======== The input
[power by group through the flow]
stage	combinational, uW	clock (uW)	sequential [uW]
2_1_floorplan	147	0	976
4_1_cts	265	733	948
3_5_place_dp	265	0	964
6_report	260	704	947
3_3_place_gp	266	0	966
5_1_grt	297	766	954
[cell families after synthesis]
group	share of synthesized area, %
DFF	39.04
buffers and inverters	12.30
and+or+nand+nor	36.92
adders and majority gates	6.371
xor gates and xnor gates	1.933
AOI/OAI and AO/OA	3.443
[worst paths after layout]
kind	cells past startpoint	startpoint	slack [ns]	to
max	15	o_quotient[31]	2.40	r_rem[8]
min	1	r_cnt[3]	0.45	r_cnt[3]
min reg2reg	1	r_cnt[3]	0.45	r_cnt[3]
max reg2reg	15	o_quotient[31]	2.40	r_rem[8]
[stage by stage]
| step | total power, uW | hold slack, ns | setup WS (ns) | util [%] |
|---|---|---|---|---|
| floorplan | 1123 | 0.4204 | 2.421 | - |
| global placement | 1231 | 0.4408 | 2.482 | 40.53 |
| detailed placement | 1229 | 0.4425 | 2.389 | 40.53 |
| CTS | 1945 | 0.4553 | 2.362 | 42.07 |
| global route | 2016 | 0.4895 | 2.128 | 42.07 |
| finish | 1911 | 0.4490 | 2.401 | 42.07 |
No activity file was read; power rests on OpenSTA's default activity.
`config.mk`:
```
export PLATFORM = sky130hd
export DESIGN_NAME = kwm_min_tree
export DESIGN_NICKNAME = d
export VERILOG_FILES = /design/src/hdl/kwm_pkg.sv /design/src/hdl/kwm_min_tree.sv
export SDC_FILE = /design/constraint.sdc
export NUM_CORES = 1
export LEC_CHECK = 0
export BUFFER_PORTS_ARGS = -buffer_cell sky130_fd_sc_hd__buf_2
export CORE_ASPECT_RATIO = 0.8
export CORE_UTILIZATION = 30
export DETAILED_ROUTE_END_ITERATION = 8
export GPL_TIMING_DRIVEN = 0
export SLEW_MARGIN = 20
export SYNTH_ARGS = -nofsm -noshare
export SYNTH_HDL_FRONTEND = slang
export SYNTH_SLANG_ARGS = --single-unit
```
`constraint.sdc`:
```
create_clock -name vclk -period 8.5
set_input_delay 0.85 -clock vclk [all_inputs]
set_output_delay 0.85 -clock vclk [all_outputs]
set_load 0.005 [all_outputs]
```
`src/hdl/kwm_pkg.sv`:
```
// Package for the k-way sorted merge block: sizes, operation and status codes,
// and the structure that the head selection tree returns.
// Used by kwm_min_tree and k_way_sorted_merge; depends on nothing.
package kwm_pkg;

  // Number of lists and the capacity of each list.
  localparam int NUM_LISTS  = 8;
  localparam int LIST_DEPTH = 64;

  // Derived widths.
  localparam int LIST_W    = $clog2(NUM_LISTS);
  localparam int DEPTH_W   = $clog2(LIST_DEPTH);
  localparam int CNT_W     = $clog2(LIST_DEPTH + 1);
  localparam int ADDR_W    = LIST_W + DEPTH_W;
  localparam int MEM_DEPTH = NUM_LISTS * (1 << DEPTH_W);

  // Field widths of the ports.
  localparam int OP_W     = 2;
  localparam int INDEX_W  = 3;
  localparam int VALUE_W  = 32;
  localparam int STATUS_W = 2;

  typedef enum logic [OP_W-1:0] {
    OP_APPEND = 2'd0,
    OP_TAKE   = 2'd1,
    OP_CLEAR  = 2'd2
  } op_t;

  typedef enum logic [STATUS_W-1:0] {
    ST_OK    = 2'd0,
    ST_EMPTY = 2'd1,
    ST_FULL  = 2'd2
  } status_t;

  // Outcome of the head comparison: whether any list is live, and the winner.
  typedef struct packed {
    logic              found;
    logic [LIST_W-1:0] idx;
  } pick_t;

  // One result item as held in the output register and the skid stage.
  typedef struct packed {
    logic signed [VALUE_W-1:0] merged_value;
    logic [INDEX_W-1:0]        source_list;
    logic [STATUS_W-1:0]       status;
  } res_t;

endpackage

```
`src/hdl/kwm_min_tree.sv`:
```
// Comparison tree that picks the smallest live head among all lists.
// Ties go to the lower list index. Depends on kwm_pkg.
module kwm_min_tree (
  input  logic signed [kwm_pkg::VALUE_W-1:0] keys [kwm_pkg::NUM_LISTS],
  input  logic [kwm_pkg::NUM_LISTS-1:0]      live,
  output kwm_pkg::pick_t                     pick
);
  import kwm_pkg::*;

  localparam int LEAVES = 1 << LIST_W;
  localparam int NODES  = 2 * LEAVES;

  logic                      node_live [NODES];
  logic signed [VALUE_W-1:0] node_key  [NODES];
  logic [LIST_W-1:0]         node_idx  [NODES];

  // Heap-ordered tree: node n has children 2n and 2n+1, leaves start at LEAVES.
  always_comb begin
    logic take_left;
    take_left = 1'b0;
    for (int n = 0; n < NODES; n++) begin
      node_live[n] = 1'b0;
      node_key[n]  = '0;
      node_idx[n]  = '0;
    end
    for (int j = 0; j < LEAVES; j++) begin
      node_idx[LEAVES + j] = LIST_W'(j);
      if (j < NUM_LISTS) begin
        node_live[LEAVES + j] = live[j];
        node_key[LEAVES + j]  = keys[j];
      end
    end
    for (int n = LEAVES - 1; n >= 1; n--) begin
      // The left child holds the lower indexes, so it wins a tie.
      take_left = node_live[2*n] &&
                  (!node_live[2*n+1] || (node_key[2*n] <= node_key[2*n+1]));
      if (take_left) begin
        node_live[n] = node_live[2*n];
        node_key[n]  = node_key[2*n];
        node_idx[n]  = node_idx[2*n];
      end else begin
        node_live[n] = node_live[2*n+1];
        node_key[n]  = node_key[2*n+1];
        node_idx[n]  = node_idx[2*n+1];
      end
    end
    pick.found = node_live[1];
    pick.idx   = node_idx[1];
  end

endmodule

```
# Word level (Yosys, flattened, before mapping)
# Cells that the tools add are included.
# classes
n_lt_le_gt_ge	7
muxes	20
reduce_logical	21
# ops
operator	count
32-bit <= comparator	7
32-bit two-way mux	6
1-bit two-way mux	11
3-bit two-way mux	3
1-bit logical AND	7
1-bit zero test	7
1-bit logical OR	7
# totals
reg_bits	0
inputBits	264
out_inout_bits	4
wordCells	48

# Logic depth before layout (Yosys ltp)
# Gate-level depths: netlist of the first run.
# logic_depth
word_depth	12
mapped_depth	30
ltp_nobuf	28

# Least setup slack after synthesis of the first run
# Ideal clock, no wire load.
# synth_timing
path_type	input to output
from	input keys[95] in the netlist's numbering
to	output pick[0] in the netlist's numbering
t_arrival_ns	7.390
required_ns	7.650
path_slack_ns	0.260
cell_stages	30
path_cell_list	inv_1 > ha_1 > nand4_2 > or4_4 > o41ai_4 > nor2_2 > a21boi_2 > o311ai_4 > buf_6 > mux2i_1 > inv_1 > ha_1 > nand4_1 > nor4_1 > o22ai_1 > o21a_1 > a22oi_1 > o21a_1 > clkbuf_1 > clkbuf_1 > mux2_2 > ha_1 > nand3_1 > or3_1 > nor4_1 > o311ai_1 > a31o_1 > a31oi_1 > a21oi_1 > a32o_1
# synth_rtl
element	line_no	rtl
start: declaration	kwm_min_tree.sv:4	input logic signed [kwm_pkg::VALUE_W-1:0] keys [kwm_pkg::NUM_LISTS],
end: declaration	kwm_min_tree.sv:6	output kwm_pkg::pick_t pick

==> flow_metrics.py, run 1 <==
metrics = {
    "floorplan": {
        "rows": 52,
        "fp.dieW_um": 184,
        "core_um2": 25600,
        "die_area_um2": 27200,
        "start_util_pct": 31.0,
        "dieHeight_um": 148,
        "ios": 268,
    },
    "pwr": {
        "intPower_uw": 595,
        "p_per_area_nw_per_um2": 97.8,
        "comb_power_share_pct": 100.0,
        "p_sw_uw": 591,
        "seqPwrFrac_pct": 0,
        "ir_worst_vdd_uv": 41.8,
        "swShare_pct": 49.8,
        "power_frac_clock_pct": 0,
        "p_leak_uw": 0.00620,
    },
    "drt": {
        "vias": 8886,
        "drt-total-wl_mm": 30.4,
        "drc": 0,
        "dr.pass1.iters": 4,
        "ant_nets": 0,
        "via_per_inst": 5.14,
        "drt_iter0_markers": 307,
        "post_drt_wl_per_cell_um": 17.6,
    },
    "global_routing": {
        "grt_max_degree": 11,
        "gr-usage-met1_pct": 29.0,
        "track_usage_pct": 20.4,
        "busiest_layer": "met2",
        "gr-total-overflow": 0,
        "met3_usage_pct": 1.68,
        "use_met2_pct": 33.9,
        "antenna_found_initial": 2,
        "grt_pass1_vias": 8441,
        "grt_pass1_wl_mm": 43.4,
    },
    "cells_and_area": {
        "stdcell_area_um2": 12100,
        "n_fill_cell": 2550,
        "final_layout_size_suffix_gt1_share_pct": 40.6,
        "final_util_pct": 47.3,
        "syn_to_final_growth_pct": 52.5,
        "seq_cells": 0,
        "clockBufferCount": 0,
        "regArea_um2": 0,
        "final_nets": 1867,
    },
    "critical_path": {
        "worstPathArrival_ns": 7.56,
        "crit_fanout": 8,
        "cp_common_cell": "ha_4",
        "cp_top_family": "compound AO/OA/AOI/OAI gates",
        "critical_path.max_stage_delay_ns": 0.63,
        "crit_slowest_cell": "or4_4",
        "cp_num_buf_inv": 8,
        "path_class": "input port to primary output",
        "worstSetupEndpointType": "primary output",
        "cp.required_ns": 7.65,
        "crit_path_start": "keys[88]",
        "worstSetupStartpointType": "input port",
    },
    "logic_synthesis": {
        "syn-num-nets": 1538,
        "avgSynthCellArea_um2": 7.57,
        "ys_warn_count": 0,
        "yosysTopAreaCell": "ha_1",
        "ys_types": 67,
        "syn_area_um2": 7950,
        "synth.yosys.seq_area_share_pct": 0,
        "synth_cells": 1050,
        "netlist.area_leader.share_pct": 35.3,
        "yosys-top-cells-area": "ha_1 35%, mux2i_1 16%, inv_1 9.7%, a21oi_1 5.1%, mux2_2 4.4%",
    },
    "run_status": {
        "outcome": "finished clean",
    },
    "placed_design": {
        "gp_congestion": 0.890,
        "portBuffers": 268,
        "place_area_um2": 9740,
        "dp_slack_ns": -2.42,
        "place_hpwl_mm": 25.3,
    },
    "min_path": {
        "hp-start": "live[3]",
        "hp-class": "input port to primary output",
    },
    "sta": {
        "finalCritPeriodShare_pct": 98.9,
        "setup_ws_ns": 0.0939,
        "rsz0062_at_grt": "true",
        "finalSetupViolCount": 0,
        "hold_viol_final": 0,
        "finalMaxSlewViolations": 0,
        "worst_pin_slew_ns": 0.699,
        "relSlewSlack_pct": 53.0,
        "fmax_ghz": 0.119,
        "finalCriticalPeriod_ns": 8.41,
    },
    "job": {
        "max-cap-violations": 0,
    },
    "cts": {
        "cts_hold_buffers": 0,
    },
}
==> placed cells by master, fill, tap and decap left out, drive strengths merged, types with 3 or more instances in the layout <==
cell	n
nand4	49
a211oi	7
nor2b	13
clkbuf	13
nor4	5
nor3	10
o221ai	3
buf	335
a21o	14
o211ai	15
o21ai	34
nor2	14
a221oi	3
o31ai	3
a21oi	82
nand2	73
mux2i	129
or3b	3
a31oi	4
o21a	39
mux2	32
o22ai	3
or4	6
inv	206
ha	224
nand2b	4
nand3	19
==> final timing paths <==
path | end | depth (start not counted)
worst min-delay path | pick[3] | 4
worst max-delay path | pick[0] | 33
==> cell usage after synthesis, types with 4 or more instances <==
cell      count
inv_1       206
nor2_1       13
buf_2         4
mux2_2       31
a211oi_1      7
o21ai_0      31
a31oi_1       4
o21a_1       39
nand4_1      48
or4_1         5
ha_1        224
nor2b_1      13
a21oi_1      81
nor4_1        5
mux2i_1     129
nand3_1      19
nand2b_1      4
a21o_1       14
nand2_1      73
o211ai_1     15
nor3_1       10
clkbuf_1      9
==> power by group through the flow <==
stage | Combinational (uW) | Sequential (uW) | Clock (uW)
global route | 1300 | 0 | 0
floorplan | 576 | 0 | 0
CTS | 958 | 0 | 0
finish | 1190 | 0 | 0.0000158
global placement | 833 | 0 | 0
detailed placement | 850 | 0 | 0
==> what timing repair did <==
item	CTS	global route
pin swaps	30	45
setup endpoints to repair	3	3
hold endpoints to repair	0	0
setup buffers	25	28
resized for setup	107	238
gates cloned	1	5
==> stage by stage <==
stage	setup TNS [ns]	cells	total power (uW)	hold WS, ns
final	0	1729	1190	2.13
after global routing	-0.424	1728	1300	2.16
after CTS	0	1695	958	2.14
after detailed placement	-6.93	1670	850	2.10
after global placement	-6.93	1669	833	2.11
after floorplan	0	1050	576	1.79
==> final cells by class <==
cell class	count	area [um2]	area share, %
multi-input combinational	822	8530	70.4
inverter	207	782	6.45
timing repair buffer	328	2020	16.7
tap	351	439	3.62
buffer	20	348	2.87
antenna	1	2.50	0.0206
==> metal layers <==
metal / wire length, um / up-vias
met2: 13600 / 260
met3: 1710 / 31
met4: 469 / 2
met1: 14600 / 4115
li1: - / 4478
met5: 13 / -
==> kinds of logic after synthesis <==
kind of cell,synth area share [%]
AND/OR/NAND/NOR,13.6
adder cells (fa/ha/maj),35.3
AO/OA/AOI/OAI,19.2
multiplexers,20.8
buffers and inverters,11.3
Note: power is estimated with default switching activity, not from simulation.
==> run 2: changes to the inputs <==
CORE_MARGIN = 5   (was not set)
==> run 2 against run 1 <==
Net effect:
- setup slack lost 0.062 ns
- sequential cell count is the same
- sequential share of layout area is the same
- first-iteration DRC count shrank 5.9%
- total power shrank 4.5%
- utilization shrank 2.0 points
- cell count grew 0.52%
- die area grew 10%
- non-clock buffer count grew 3
- global-route usage shrank 1.8 points
==> flow_metrics.py, run 2 (synthesized netlist as in run 1, its figures left out) <==
metrics = {
    "global_routing": {
        "grt_pass1_vias": 8654,
        "antenna_found_initial": 3,
        "gr-total-overflow": 0,
        "track_usage_pct": 18.6,
        "grt_pass1_wl_mm": 44.6,
        "grt_max_degree": 11,
    },
    "floorplan": {
        "die_area_um2": 29900,
        "core_um2": 26200,
        "dieHeight_um": 156,
        "rows": 53,
        "ios": 268,
        "fp.dieW_um": 192,
        "start_util_pct": 30.4,
    },
    "critical_path": {
        "worstSetupEndpointType": "primary output",
        "crit_slowest_cell": "or3b_1",
        "worstSetupStartpointType": "input port",
        "crit_fanout": 10,
        "cp.required_ns": 7.65,
        "critical_path.max_stage_delay_ns": 0.41,
        "path_class": "input port to primary output",
        "worstPathArrival_ns": 7.62,
    },
    "sta": {
        "worst_pin_slew_ns": 0.583,
        "rsz0062_at_grt": "true",
        "finalCritPeriodShare_pct": 99.6,
        "whs_ns": 2.18,
        "setup_tns_ns": 0,
        "finalMaxSlewViolations": 0,
        "fmax_ghz": 0.118,
        "finalSetupViolCount": 0,
        "hold_viol_final": 0,
        "relSlewSlack_pct": 61.2,
        "finalCriticalPeriod_ns": 8.47,
    },
    "cells_and_area": {
        "regArea_um2": 0,
        "final_cell_mix": "255 x buf_2, 192 x inv_1, 189 x ha_1",
        "final_layout_size_suffix_gt1_share_pct": 38.7,
        "seq_cells": 0,
        "final_nets": 1870,
        "syn_to_final_growth_pct": 49.2,
        "fin_cells": 1738,
        "clockBufferCount": 0,
        "final_common_cell": "buf_2",
    },
    "drt": {
        "wl_met2_mm": 14.1,
        "post_drt_wl_per_cell_um": 18.0,
        "drt-total-wl_mm": 31.3,
        "drt-met1-wl_mm": 15.3,
        "ant_nets": 0,
        "wl_met3_mm": 1.71,
        "vias": 8851,
        "dr.pass1.iters": 5,
        "drc": 0,
        "via_per_inst": 5.09,
        "drt_iter0_markers": 289,
        "top_layer_used": "met5",
    },
    "pwr": {
        "p_per_area_nw_per_um2": 95.5,
        "p_leak_uw": 0.00619,
        "ir_worst_vdd_uv": 33.2,
    },
    "placed_design": {
        "gp_congestion": 0.891,
        "portBuffers": 268,
        "dp.cells": 1676,
        "place_hpwl_mm": 26.4,
    },
    "min_path": {
        "hp-class": "input port to primary output",
    },
    "run_status": {
        "outcome": "finished clean",
    },
    "job": {
        "max-cap-violations": 0,
    },
}
==> run 2: per-stage QoR <==
step,util (%),instance area (um2),total power (uW),worst slack (ns)
3_5_place_dp,37.2,9750,852,-2.47
3_3_place_gp,37.2,9740,834,-2.47
4_1_cts,39.1,10300,930,0.000301
6_report,45.3,11900,1130,0.0318
5_1_grt,45.3,11900,1250,-0.173
2_1_floorplan,-,7950,576,0.260
==> run 2: cell type report <==
type	instances	area, um2
fill	2597	14300
multi-input combinational	822	8320
timing repair buffer	333	2020
inverter	207	787
tap	357	447
buffer	18	277
antenna	1	2.50
==> run 2: what timing repair did <==
| action | in CTS | in global routing |
|---|---|---|
| hold endpoints to repair | 0 | 0 |
| gates cloned | 3 | 3 |
| resized for setup | 74 | 222 |
| setup buffers | 20 | 38 |
| setup endpoints to repair | 3 | 3 |
| pin swaps | 26 | 56 |
| hold buffers | 0 | 0 |
==> run 2: metal layers <==
| metal | GRT usage [%] | vias to the layer above |
|---|---|---|
| met5 | 0 | - |
| met4 | 0.984 | 6 |
| met3 | 1.88 | 20 |
| met2 | 31.3 | 250 |
| met1 | 27.0 | 4091 |
| li1 | - | 4484 |
==> run 2: worst max-delay path: cells and delay by family <==
kind | cells | cell delay [ns]
buf+inv | 9 | 1.34
simple gates | 10 | 1.93
mux | 2 | 0.52
compound gates | 10 | 2.27
fa+ha+maj | 3 | 0.66
==> run 2: worst paths after layout <==
check	cells past startpoint	start	end	slack (ns)
worst max-delay path	34	keys[159]	pick[1]	0.03
worst min-delay path	4	live[2]	pick[3]	2.18
==> run 2: power breakdown <==
part	leakage [uW]	switching [uW]	internal, uW	total [uW]
sequential	0	0	0	0
combinational	0.00619	573	559	1130
clock	0.00000000634	0	0.0000157	0.0000157
==> run 3: changes to the inputs <==
SETUP_SLACK_MARGIN = 0.15   (was not set)
==> run 3 against run 2 <==
Net effect:
- die area unchanged
- total power up 5.1%
- cell count increased by 0.92%
- non-clock buffer count rose by 17
- sequential cell count unchanged
- setup slack improved by 0.093 ns
- maximum frequency increased by 1.1%
- critical path depth rose by 2
- count of clock-buffer cells in the layout unchanged
- first-iteration DRC count is 29% higher
- combinational power grew 5%
- hold slack lost 0.021 ns
- critical endpoint is now pick[0]
==> flow_metrics.py, run 3 (synthesized netlist as in run 1, its figures left out) <==
metrics = {
    "global_routing": {
        "grt_pass1_vias": 8925,
        "track_usage_pct": 19.0,
        "grt_max_degree": 11,
        "gr-total-overflow": 0,
        "antenna_found_initial": 0,
        "grt_pass1_wl_mm": 45.8,
    },
    "cells_and_area": {
        "seq_cells": 0,
        "antenna_cells": 0,
        "final_nets": 1887,
        "final_common_cell": "buf_2",
        "final_cell_mix": "244 x buf_2, 180 x inv_1, 175 x ha_1",
        "fin_cells": 1754,
        "syn_to_final_growth_pct": 55.9,
        "final_layout_size_suffix_gt1_share_pct": 42.4,
        "clockBufferCount": 0,
        "regArea_um2": 0,
        "stdcell_area_um2": 12400,
        "n_fill_cell": 2560,
    },
    "sta": {
        "hold_viol_final": 0,
        "finalSetupViolCount": 0,
        "rsz0062_at_grt": "true",
        "worst_pin_slew_ns": 0.613,
        "relSlewSlack_pct": 58.7,
        "finalCritPeriodShare_pct": 98.5,
        "finalMaxSlewViolations": 0,
        "fmax_ghz": 0.119,
        "setup_tns_ns": 0,
        "finalCriticalPeriod_ns": 8.37,
        "whs_ns": 2.16,
    },
    "drt": {
        "post_drt_wl_per_cell_um": 18.0,
        "vias": 8899,
        "ant_nets": 0,
        "drc": 0,
        "drt-total-wl_mm": 31.6,
        "via_per_inst": 5.07,
        "dr.pass1.iters": 4,
        "drt_iter0_markers": 372,
    },
    "critical_path": {
        "critical_path.max_stage_delay_ns": 0.41,
        "path_class": "input port to primary output",
        "crit_slowest_cell": "or3b_1",
        "cp.required_ns": 7.65,
        "worstSetupEndpointType": "primary output",
        "worstSetupStartpointType": "input port",
        "crit_fanout": 10,
        "worstPathArrival_ns": 7.52,
    },
    "placed_design": {
        "place_hpwl_mm": 26.4,
        "portBuffers": 268,
        "gp_congestion": 0.891,
        "place_area_um2": 9750,
        "dp.cells": 1676,
    },
    "pwr": {
        "p_per_area_nw_per_um2": 96.0,
        "ir_worst_vdd_uv": 34.4,
        "p_leak_uw": 0.00627,
    },
    "floorplan": {
        "die_area_um2": 29900,
        "core_um2": 26200,
        "start_util_pct": 30.4,
        "dieHeight_um": 156,
        "fp.dieW_um": 192,
        "ios": 268,
        "rows": 53,
    },
    "min_path": {
        "hp-class": "input port to primary output",
        "worst_hold_path.endpoint": "pick[3]",
        "hold_depth": 4,
        "hp-start": "live[2]",
    },
    "run_status": {
        "outcome": "finished clean",
    },
    "job": {
        "max-cap-violations": 0,
    },
}
## run 3: worst max-delay path by stage
stage / startpoint / end
CTS: keys[86] / pick[1]
global placement: keys[23] / pick[0]
detailed placement: keys[23] / pick[1]
global route: keys[86] / pick[1]
floorplan: keys[95] / pick[0]
finish: keys[159] / pick[0]
## run 3: worst max-delay path: cells and delay by family
family	cells	cell delay, ns
AO/OA/AOI/OAI	10	2.07
multiplexers	2	0.51
adder cells (fa/ha/maj)	3	0.72
AND/OR/NAND/NOR	11	1.92
buffers and inverters	10	1.43
## run 3: routing by layer
layer | part of all wire, % | global-route usage, % | wire length, um | vias to the layer above
met5 | 0 | 0 | 0 | -
met4 | 1.0 | 1.83 | 320 | 0
met3 | 5.3 | 1.95 | 1680 | 16
met2 | 45 | 32.1 | 14300 | 231
met1 | 48 | 27.3 | 15300 | 4132
li1 | - | - | - | 4520
## run 3: power by group
part           switching, uW  internal, uW  leakage [uW]
sequential                 0             0             0
combinational            592           598       0.00627
clock                      0             0             0
## run 3: area by class of cell
| cell class | count | area (um2) | area share, % |
|---|---|---|---|
| Multi-Input combinational cell | 822 | 8650 | 69.8 |
| Inverter | 207 | 790 | 6.37 |
| Tap cell | 357 | 447 | 3.60 |
| Buffer | 21 | 330 | 2.67 |
| Timing Repair Buffer | 347 | 2170 | 17.5 |
## run 3: metrics by stage
| stage | setup slack [ns] | total power (uW) | util (%) |
|---|---|---|---|
| final | 0.125 | 1190 | 47.3 |
| after global routing | -0.212 | 1310 | 47.3 |
| after CTS | 0.150 | 1030 | 41.9 |
| after detailed placement | -2.47 | 852 | 37.2 |
| after global placement | -2.47 | 834 | 37.2 |
| after floorplan | 0.260 | 576 | - |
## run 3: timing repair
item | 4_1_cts | 5_1_grt
setup endpoints to repair | 3 | 3
hold buffers | 0 | 0
gates resized for setup | 186 | 199
endpoints found under the hold margin | 0 | 0
buffers inserted | 29 | 45
cloned | 4 | 0
pin swaps | 41 | 65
================
Match on "widths" and report each line of the data above that has it.

■ **Written solution**
  // Derived widths.
  // Field widths of the ports.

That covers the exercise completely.